§ WHAT IS REQUIRED: For the entries below, print exactly the lines between the line holding "a21o_1 10, xnor2_1" and the line holding "metrics by stage", inclusive, and nothing else.

§ INFORMATION SHOWN:
==> config.mk <==
export PLATFORM = sky130hd
export DESIGN_NAME = pe_relaxa_paralelo
export DESIGN_NICKNAME = d
export VERILOG_FILES = /design/src/rtl/pe_pkg.sv /design/src/rtl/pe_relaxa_lane.sv /design/src/rtl/pe_relaxa_paralelo.sv
export SDC_FILE = /design/constraint.sdc
export NUM_CORES = 1
export LEC_CHECK = 0
export ABC_CLOCK_PERIOD_IN_PS = 5800
export BUFFER_PORTS_ARGS = -buffer_cell sky130_fd_sc_hd__buf_2
export CAP_MARGIN = 20
export CORE_MARGIN = 2
export CORE_UTILIZATION = 60
export CTS_CLUSTER_DIAMETER = 150
export CTS_CLUSTER_SIZE = 25
export DETAILED_ROUTE_END_ITERATION = 10
export GPL_TIMING_DRIVEN = 0
export PLACE_DENSITY_LB_ADDON = 0.05
export SETUP_SLACK_MARGIN = 0.05
export SLEW_MARGIN = 30
export SYNTH_ARGS = -nofsm -noshare
export SYNTH_HDL_FRONTEND = slang
export SYNTH_SLANG_ARGS = --single-unit
==> constraint.sdc <==
create_clock -name clk -period 5.8 [get_ports clk]
set_input_delay 0.58 -clock clk [delete_from_list [all_inputs] [get_ports clk]]
set_output_delay 0.58 -clock clk [all_outputs]
set_load 0.005 [all_outputs]
==> src/rtl/pe_pkg.sv <==
// Shared helpers for the edge-relaxation processing element: INF value,
// lane slice offsets and a popcount used by the update counter.
package pe_pkg;

  localparam int MAX_LANES = 32;

  function automatic logic [63:0] inf_value(input int width);
    return (width >= 64) ? '1 : ((64'd1 << width) - 64'd1);
  endfunction

  function automatic int lane_lo(input int lane, input int width);
    return lane * width;
  endfunction

  function automatic logic [7:0] popcount(input logic [MAX_LANES-1:0] bits);
    logic [7:0] n;
    n = '0;
    for (int i = 0; i < MAX_LANES; i++) begin
      n = n + {7'd0, bits[i]};
    end
    return n;
  endfunction

endpackage

==> src/rtl/pe_relaxa_lane.sv <==
// One relaxation lane: the saturating add feeds S1, the compare/select
// works on the candidate already latched in S1.
module pe_relaxa_lane
  import pe_pkg::*;
#(
  parameter int DIST_WIDTH  = 8,
  parameter int CUSTO_WIDTH = 8
) (
  input  logic [DIST_WIDTH-1:0]  dist_no,
  input  logic [CUSTO_WIDTH-1:0] custo,
  output logic [DIST_WIDTH-1:0]  candidato,
  input  logic [DIST_WIDTH-1:0]  candidato_reg,
  input  logic [DIST_WIDTH-1:0]  dist_vizinho,
  input  logic                   mascara,
  output logic                   update,
  output logic [DIST_WIDTH-1:0]  nova_dist
);

  localparam logic [DIST_WIDTH-1:0] INF = DIST_WIDTH'(inf_value(DIST_WIDTH));

  logic [DIST_WIDTH:0] soma;

  // An unreached source, or a sum reaching the all-ones code, stays INF.
  always_comb begin
    soma = {1'b0, dist_no} + (DIST_WIDTH+1)'(custo);
    if (dist_no == INF || soma >= {1'b0, INF}) begin
      candidato = INF;
    end else begin
      candidato = soma[DIST_WIDTH-1:0];
    end
  end

  assign update    = mascara && (candidato_reg < dist_vizinho);
  assign nova_dist = update ? candidato_reg : dist_vizinho;

endmodule

==> src/rtl/pe_relaxa_paralelo.sv <==
// Multi-lane pipelined edge relaxation: S1 holds inputs plus lane sums,
// S2 holds compare results and the per-node update count.
module pe_relaxa_paralelo
  import pe_pkg::*;
#(
  parameter int DIST_WIDTH   = 8,
  parameter int CUSTO_WIDTH  = 8,
  parameter int NUM_VIZINHOS = 4,
  parameter int CONT_WIDTH   = 8
) (
  input  logic                               clk,
  input  logic                               rst,
  input  logic                               entrada_valida_in,
  output logic                               entrada_pronta_out,
  input  logic [DIST_WIDTH-1:0]              dist_no_in,
  input  logic [NUM_VIZINHOS*CUSTO_WIDTH-1:0] custo_vizinho_in,
  input  logic [NUM_VIZINHOS*DIST_WIDTH-1:0] dist_vizinho_in,
  input  logic [NUM_VIZINHOS-1:0]            mascara_in,
  input  logic                               ultimo_in,
  output logic                               saida_valida_out,
  input  logic                               saida_pronta_in,
  output logic [NUM_VIZINHOS-1:0]            update_out,
  output logic [NUM_VIZINHOS*DIST_WIDTH-1:0] nova_dist_out,
  output logic                               ultimo_out,
  output logic [CONT_WIDTH-1:0]              num_updates_out
);

  localparam int CSW = CONT_WIDTH + 8;
  localparam logic [CONT_WIDTH-1:0] CONT_MAX = '1;

  logic                               v1, v2;
  logic                               carga_s2;
  logic [NUM_VIZINHOS*DIST_WIDTH-1:0] cand_comb, cand_s1, dist_viz_s1, nova_comb;
  logic [NUM_VIZINHOS-1:0]            mascara_s1, upd_comb;
  logic                               ultimo_s1;
  logic [CONT_WIDTH-1:0]              cont_base, cont_prox;
  logic [CSW-1:0]                     cont_soma;

  assign carga_s2           = !v2 || saida_pronta_in;
  assign entrada_pronta_out = !v1 || carga_s2;
  assign saida_valida_out   = v2;

  for (genvar g = 0; g < NUM_VIZINHOS; g++) begin : g_lane
    pe_relaxa_lane #(
      .DIST_WIDTH (DIST_WIDTH),
      .CUSTO_WIDTH(CUSTO_WIDTH)
    ) u_lane (
      .dist_no      (dist_no_in),
      .custo        (custo_vizinho_in[lane_lo(g, CUSTO_WIDTH) +: CUSTO_WIDTH]),
      .candidato    (cand_comb[lane_lo(g, DIST_WIDTH) +: DIST_WIDTH]),
      .candidato_reg(cand_s1[lane_lo(g, DIST_WIDTH) +: DIST_WIDTH]),
      .dist_vizinho (dist_viz_s1[lane_lo(g, DIST_WIDTH) +: DIST_WIDTH]),
      .mascara      (mascara_s1[g]),
      .update       (upd_comb[g]),
      .nova_dist    (nova_comb[lane_lo(g, DIST_WIDTH) +: DIST_WIDTH])
    );
  end

  // The beat currently in S2 tells whether the next one starts a new node.
  always_comb begin
    cont_base = ultimo_out ? '0 : num_updates_out;
    cont_soma = CSW'(cont_base) + CSW'(popcount(MAX_LANES'(upd_comb)));
    cont_prox = (cont_soma > CSW'(CONT_MAX)) ? CONT_MAX : cont_soma[CONT_WIDTH-1:0];
  end

  always_ff @(posedge clk) begin
    if (rst) begin
      v1          <= 1'b0;
      cand_s1     <= '0;
      dist_viz_s1 <= '0;
      mascara_s1  <= '0;
      ultimo_s1   <= 1'b0;
    end else if (entrada_pronta_out) begin
      v1 <= entrada_valida_in;
      if (entrada_valida_in) begin
        cand_s1     <= cand_comb;
        dist_viz_s1 <= dist_vizinho_in;
        mascara_s1  <= mascara_in;
        ultimo_s1   <= ultimo_in;
      end
    end
  end

  always_ff @(posedge clk) begin
    if (rst) begin
      v2              <= 1'b0;
      update_out      <= '0;
      nova_dist_out   <= '0;
      ultimo_out      <= 1'b0;
      num_updates_out <= '0;
    end else if (carga_s2) begin
      v2 <= v1;
      if (v1) begin
        update_out      <= upd_comb;
        nova_dist_out   <= nova_comb;
        ultimo_out      <= ultimo_s1;
        num_updates_out <= cont_prox;
      end
    end
  end

endmodule
* After elaboration in Yosys (flattened, before gate mapping)
Index checks and enable logic that the tools add are counted.
Storage, ports and cells: register bits after elaboration 116, bits of input ports 81, output and inout port bits 47
Operators by class: add/sub/neg operators 8, order comparisons 9, equal/unequal tests 1, mux-type cells 10, reduce and logical (&&, ||, !) cells 14
Operators with widths (number):
- 8-bit 2-to-1 mux | 10
- 8-bit by 8-bit adder with 9-bit output | 4
- 9-bit by 8-bit greater-or-equal comparator with 1-bit output (second input constant) | 4
- 8-bit less-than comparator | 4
- 8-bit by 4-bit adder with 9-bit output | 1
- 9-bit by 8-bit > comparator with 1-bit output (second input constant) | 1
- 8-bit == test (second input constant) | 1
- 1-bit logical OR | 6
- 3-bit by 1-bit adder with 4-bit output | 1
- 1-bit logical AND | 4
- 2-bit AND reduction | 2
- 2-bit by 1-bit adder with 3-bit output | 1
- 1-bit by 1-bit adder with 2-bit output | 1
- 1-bit logical NOT | 2

* Longest topological paths before layout
depth after elaboration 8, depth in mapped cells 18, mapped depth without buffers 17

* Modules after synthesis
From an unflattened synthesis, not the netlist that was laid out.
Second synthesis, totals: cells, all modules 837, area total of the unflattened synthesis 6799.0 um^2
By module, submodules not included:
- pe_relaxa_paralelo | times used 1, cells an instance 529, area each 4251.6 um^2
- pe_relaxa_lane | times used 4, cells an instance 77, area each 636.9 um^2

* Least setup slack after synthesis
No wires, ideal clock.
path type flip-flop to flip-flop, from register dist_viz_s1[18], to register num_updates_out[2], library setup time 128 ps, arrival 3681 ps, required time 5672 ps, path slack 1992 ps, stages on the path, launching flop included 19, buffers on the path 1, period minus slack after synthesis 3808 ps, path through dfxtp_1 inv_1 ha_1 a21oi_1 o21ai_1 a41o_1 a31oi_1 buf_6 inv_1 fa_1 fa_1 inv_1 fa_1 and3_1 and3_1 a41oi_2 o21ai_1 a22oi_1 nor2_1
On the way: cells in the longest elaborated chain, start to end 7
Ends and longest elaborated chain:
- start: declaration | line pe_relaxa_paralelo.sv:33 | logic [NUM_VIZINHOS*DIST_WIDTH-1:0] cand_comb, cand_s1, dist_viz_s1, nova_comb;
- start signal: assignment | line pe_relaxa_paralelo.sv:77 | dist_viz_s1 <= dist_vizinho_in;
- 8-bit less-than comparator * | line pe_relaxa_lane.sv:33 | assign update = mascara && (candidato_reg < dist_vizinho);
- 1-bit logical AND * | line pe_relaxa_lane.sv:33
- 2-bit by 1-bit adder with 3-bit output * | line pe_pkg.sv:19 | n = n + {7'd0, bits[i]};
- 3-bit by 1-bit adder with 4-bit output * | line pe_pkg.sv:19
- 8-bit by 4-bit adder with 9-bit output * | line pe_relaxa_paralelo.sv:62 | cont_soma = CSW'(cont_base) + CSW'(popcount(MAX_LANES'(upd_comb)));
- 9-bit by 8-bit > comparator with 1-bit output | line pe_relaxa_paralelo.sv:63 | cont_prox = (cont_soma > CSW'(CONT_MAX)) ? CONT_MAX : cont_soma[CONT_WIDTH-1:0];
- 8-bit 2-to-1 mux * | line pe_relaxa_paralelo.sv:63
- end signal: assignment | line pe_relaxa_paralelo.sv:97 | num_updates_out <= cont_prox;
- end: declaration | line pe_relaxa_paralelo.sv:25 | output logic [CONT_WIDTH-1:0] num_updates_out
Every way passes the cells marked *; elsewhere a longest branch is shown, timed or not. A chain may end at the register's enable or synchronous reset.

* Final worst setup path
from register dist_viz_s1[2], to register num_updates_out[2]
On the way: cells in the longest elaborated chain, start to end 8
Ends and longest elaborated chain (line):
- 8-bit less-than comparator * | pe_relaxa_lane.sv:33
- 1-bit logical AND * | pe_relaxa_lane.sv:33
- 1-bit by 1-bit adder with 2-bit output * | pe_pkg.sv:19
- 2-bit by 1-bit adder with 3-bit output * | pe_pkg.sv:19
- 3-bit by 1-bit adder with 4-bit output * | pe_pkg.sv:19
- 8-bit by 4-bit adder with 9-bit output * | pe_relaxa_paralelo.sv:62
- 9-bit by 8-bit > comparator with 1-bit output | pe_relaxa_paralelo.sv:63
- 8-bit 2-to-1 mux * | pe_relaxa_paralelo.sv:63
Marks and branches as above.

==> impl_metrics.env <==
export IMPL_start_util_pct=60.9
export IMPL_ioPinCount=128
export IMPL_max_freq_ghz=0.235
export IMPL_grt_use_total_pct=30.3
export IMPL_syn_num_nets=913
export IMPL_cts_resized=0
export IMPL_routed_wl_um=17200
export IMPL_hold_buffers=0
export IMPL_rsz0062_at_grt="false"
export IMPL_p_switching_mw=0.639
export IMPL_clock_sinks=116
export IMPL_final_nets=1058
export IMPL_power_leakage_nw=3.42
export IMPL_cts_tree="yes"
export IMPL_clk_pin_slew_worst_paths_ns=0.06
export IMPL_p_int_mw=1.65
export IMPL_timing_rr_start="dist_viz_s1[2]$_SDFFE_PP0P_"
export IMPL_maxCapViolations=0
export IMPL_synth_area_um2=6520
export IMPL_drt_pass1_iterations=5
export IMPL_totalPowerFinal_mw=2.29
export IMPL_seqPwrFrac_pct=39.5
export IMPL_drtIter0Drc=449
export IMPL_rows=38
export IMPL_endpoint="num_updates_out[2]$_SDFFE_PP0P_"
export IMPL_first_global_vias=5931
export IMPL_core_area_um2=10700
export IMPL_syn_inst=764
export IMPL_min_path_type="in -> reg"
export IMPL_met2_length_um=8070
export IMPL_ys_types=46
export IMPL_diodes=0
export IMPL_clock_path_buffers=2
export IMPL_yosys_warnings=0
export IMPL_reg2reg_depth=18
export IMPL_setup_worst_path_end_class="register"
export IMPL_p_clk_share_pct=41.4
export IMPL_fin_crit_sh_pct=73.4
export IMPL_dp_slack_ns=1.58
export IMPL_power_density_nw_per_um2=292
export IMPL_slowest_stage="fa_1"
export IMPL_utilization_pct=73.5
export IMPL_hold_violations=0
export IMPL_setup_ws_ns=1.54
export IMPL_grt_max_degree=17
export IMPL_worstSetupStartpoint="dist_viz_s1[2]$_SDFFE_PP0P_"
export IMPL_io_buffers=126
export IMPL_htree_num_levels=4
export IMPL_yosys_top_cells_area="dfxtp_1, ha_1, a211oi_1"
export IMPL_setup_viol=0
export IMPL_antenna_found_initial=0
export IMPL_period_minus_slack_ns=4.26
export IMPL_synth_main_ff_cell="dfxtp_1"
export IMPL_path_cells="inv_1, ha_1, a21oi_1, o21ai_1, a41o_1, a31oi_1, buf_6, inv_1, fa_1, fa_1, inv_1, fa_1, and3_1, and3_1, a41oi_2, o21ai_1, a22oi_1, nor2_1"
export IMPL_arrival_ns=4.65
export IMPL_fin_area_um2=7860
export IMPL_tightest_slew_ns=0.602
export IMPL_critPathMaxFanout=10
export IMPL_numCtsBuffers=17
export IMPL_final_max_slew_violation_count=0
export IMPL_comb_power_share_pct=19.1
export IMPL_die_w_um=108
export IMPL_wl_per_cell_um=16.2
export IMPL_top_layer="met4"
export IMPL_synth_edf_count=0
export IMPL_ir_drop_mv=0.185
export IMPL_syn_avg_cell_area_um2=8.53
export IMPL_post_route_drc_count=0
export IMPL_final_layout_size_suffix_gt1_share_pct=19.0
export IMPL_vias_per_cell=5.73
export IMPL_worstPathRequired_ns=6.19
export IMPL_multiInputGateArea_um2=3830
export IMPL_tns_ns=0
export IMPL_status="completed"
export IMPL_vias=6076
export IMPL_dr_wl_met3_um=954
export IMPL_rrSetupSlack_ns=1.54
export IMPL_ys_seq_area_share_pct=35.6
export IMPL_drtAntennaViolNets=0
export IMPL_die_h_um=108
export IMPL_post_cts_buffers=0
export IMPL_cpPeakStageDelay_ns=0.49
export IMPL_dpl_hpwl_um=13200
export IMPL_grt_pass1_wl_um=27600
export IMPL_register_area_um2=2320
export IMPL_gp_congestion=0.900
export IMPL_grt_overflow=0
export IMPL_switching_share_pct=27.9
export IMPL_cts_root_buf="clkbuf_8"
export IMPL_start_kind="register"
export IMPL_synth_ff_latch_count=116
export IMPL_die_area_um2=11700
export IMPL_clk_latency_ns=0.52
export IMPL_synth_top_cell_area_share_pct=35.6
export IMPL_relSlewSlack_pct=59.9
export IMPL_synthArstFlopShare_pct=0
export IMPL_critPathKind="reg -> reg"
export IMPL_timing_rr_end="num_updates_out[2]$_SDFFE_PP0P_"
export IMPL_fill_cells=824
export IMPL_synth_top_area_cell="dfxtp_1"
export IMPL_syn_to_final_growth_pct=20.6
export IMPL_finalClockSkew_ns=0.00677
export IMPL_wl_met1_um=7550
export IMPL_placed_area_um2=7320
==> cells in the mapped netlist (2+ instances only) <==
library cell and number:
buf_2 5, clkbuf_1 24, a31oi_1 7, buf_6 4, buf_1 3, nand2_1 105, nor3_1 4, ha_1 61
o21ai_1 7, nor4_1 4, o21ai_0 14, nand4_1 2, xor2_1 9, and3_1 2, nand2b_1 6, a21oi_2 4
a21o_1 10, xnor2_1 10, or4_1 3, a211oi_1 74, mux2i_1 33, nand3_1 5, inv_1 50, fa_1 7
dfxtp_1 116, nor2_1 84, o31ai_1 2, o21bai_1 6, a41o_1 4, a21oi_1 66, a311oi_1 2, a211oi_4 3
nor2b_1 8, nand3b_1 5, o21a_1 4
==> area by class of cell <==
cell class	instances	area share, %
Multi-Input combinational cell	561	48.7
Sequential cell	116	29.5
Timing Repair Buffer	126	8.02
Clock buffer	26	6.21
Inverter	50	2.39
Buffer	37	2.28
Tap cell	140	2.23
Clock inverter	4	0.605
==> critical path: cells and delay by family (launching register included) <==
kind,cells,cell delay (ns)
buffers and inverters,4,0.40
flip-flops,1,0.35
adder cells (fa/ha/maj),4,1.37
AO/OA/AOI/OAI,7,1.52
AND/OR/NAND/NOR,3,0.48
==> metrics by stage <==
| stage | hold slack [ns] | cells |
|---|---|---|
| after floorplan | 0.432 | 764 |
| after CTS | 0.280 | 1060 |
| after global routing | 0.286 | 1060 |
| after detailed placement | 0.449 | 1030 |
| after global placement | 0.446 | 1030 |
| final | 0.300 | 1060 |
==> power groups by stage <==
stage          registers, mW  clock network, mW  logic, mW
6_report               0.907              0.949      0.438
5_1_grt                0.912              0.992      0.491
4_1_cts                0.905              0.950      0.436
3_5_place_dp           0.921                  0      0.430
3_3_place_gp           0.917                  0      0.408
2_1_floorplan          0.905                  0      0.301
==> worst min-delay path by stage <==
stage                                  end  cells past startpoint                  startpoint  slack [ns]
3_5_place_dp    update_out[0]$_SDFFE_PP0P_                      2  update_out[0]$_SDFFE_PP0P_        0.45
2_1_floorplan      ultimo_out$_SDFFE_PP0P_                      2      ultimo_s1$_SDFFE_PP0P_        0.43
4_1_cts        dist_viz_s1[9]$_SDFFE_PP0P_                      3          dist_vizinho_in[9]        0.28
6_report       dist_viz_s1[9]$_SDFFE_PP0P_                      3          dist_vizinho_in[9]        0.30
5_1_grt        dist_viz_s1[5]$_SDFFE_PP0P_                      3          dist_vizinho_in[5]        0.29
3_3_place_gp    update_out[1]$_SDFFE_PP0P_                      2  update_out[1]$_SDFFE_PP0P_        0.45
==> placed cells by master, fill, tap and decap left out, types with 5 or more instances in the layout <==
cell,netlist,routed
o21ai_1,7,7
clkbuf_8,0,5
a21o_1,10,10
inv_1,50,50
fa_1,7,7
clkbuf_1,24,29
nand3_1,5,5
clkbuf_16,0,16
dfxtp_1,116,116
nand2b_1,6,6
xor2_1,9,9
a31oi_1,7,7
nor2b_1,8,8
nand3b_1,5,5
nor2_1,84,84
xnor2_1,10,10
nand2_1,105,105
ha_1,61,61
buf_2,5,131
o21ai_0,14,14
a211oi_1,74,74
a21oi_1,66,66
o21bai_1,6,6
mux2i_1,33,33
==> flip-flops by register name, summed over array words and instances, names as in the netlist <==
register,flops
dist_viz_s1,32
cand_s1,32
num_updates_out,8
ultimo_out,1
saida_valida_out,1
update_out,4
nova_dist_out,32
ultimo_s1,1
mascara_s1,4
v1,1
==> kinds of logic after synthesis <==
group	after synthesis	share of synthesized area, %
mux	33	5.07
simple gates	231	15.0
buf+inv	87	5.62
flops	116	35.6
fa+ha+maj	68	13.9
xor+xnor	19	2.55
compound gates	210	22.3
==> per-layer routing <==
layer / global-route usage (%) / vias up
li1: - / 2975
met1: 38.2 / 2826
met2: 50.0 / 227
met3: 6.51 / 48
met4: 13.4 / 0
met5: 0 / -
Note: power is estimated with default switching activity, not from simulation.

§ TASK RESULT:
a21o_1 10, xnor2_1 10, or4_1 3, a211oi_1 74, mux2i_1 33, nand3_1 5, inv_1 50, fa_1 7
dfxtp_1 116, nor2_1 84, o31ai_1 2, o21bai_1 6, a41o_1 4, a21oi_1 66, a311oi_1 2, a211oi_4 3
nor2b_1 8, nand3b_1 5, o21a_1 4
==> area by class of cell <==
cell class	instances	area share, %
Multi-Input combinational cell	561	48.7
Sequential cell	116	29.5
Timing Repair Buffer	126	8.02
Clock buffer	26	6.21
Inverter	50	2.39
Buffer	37	2.28
Tap cell	140	2.23
Clock inverter	4	0.605
==> critical path: cells and delay by family (launching register included) <==
kind,cells,cell delay (ns)
buffers and inverters,4,0.40
flip-flops,1,0.35
adder cells (fa/ha/maj),4,1.37
AO/OA/AOI/OAI,7,1.52
AND/OR/NAND/NOR,3,0.48
==> metrics by stage <==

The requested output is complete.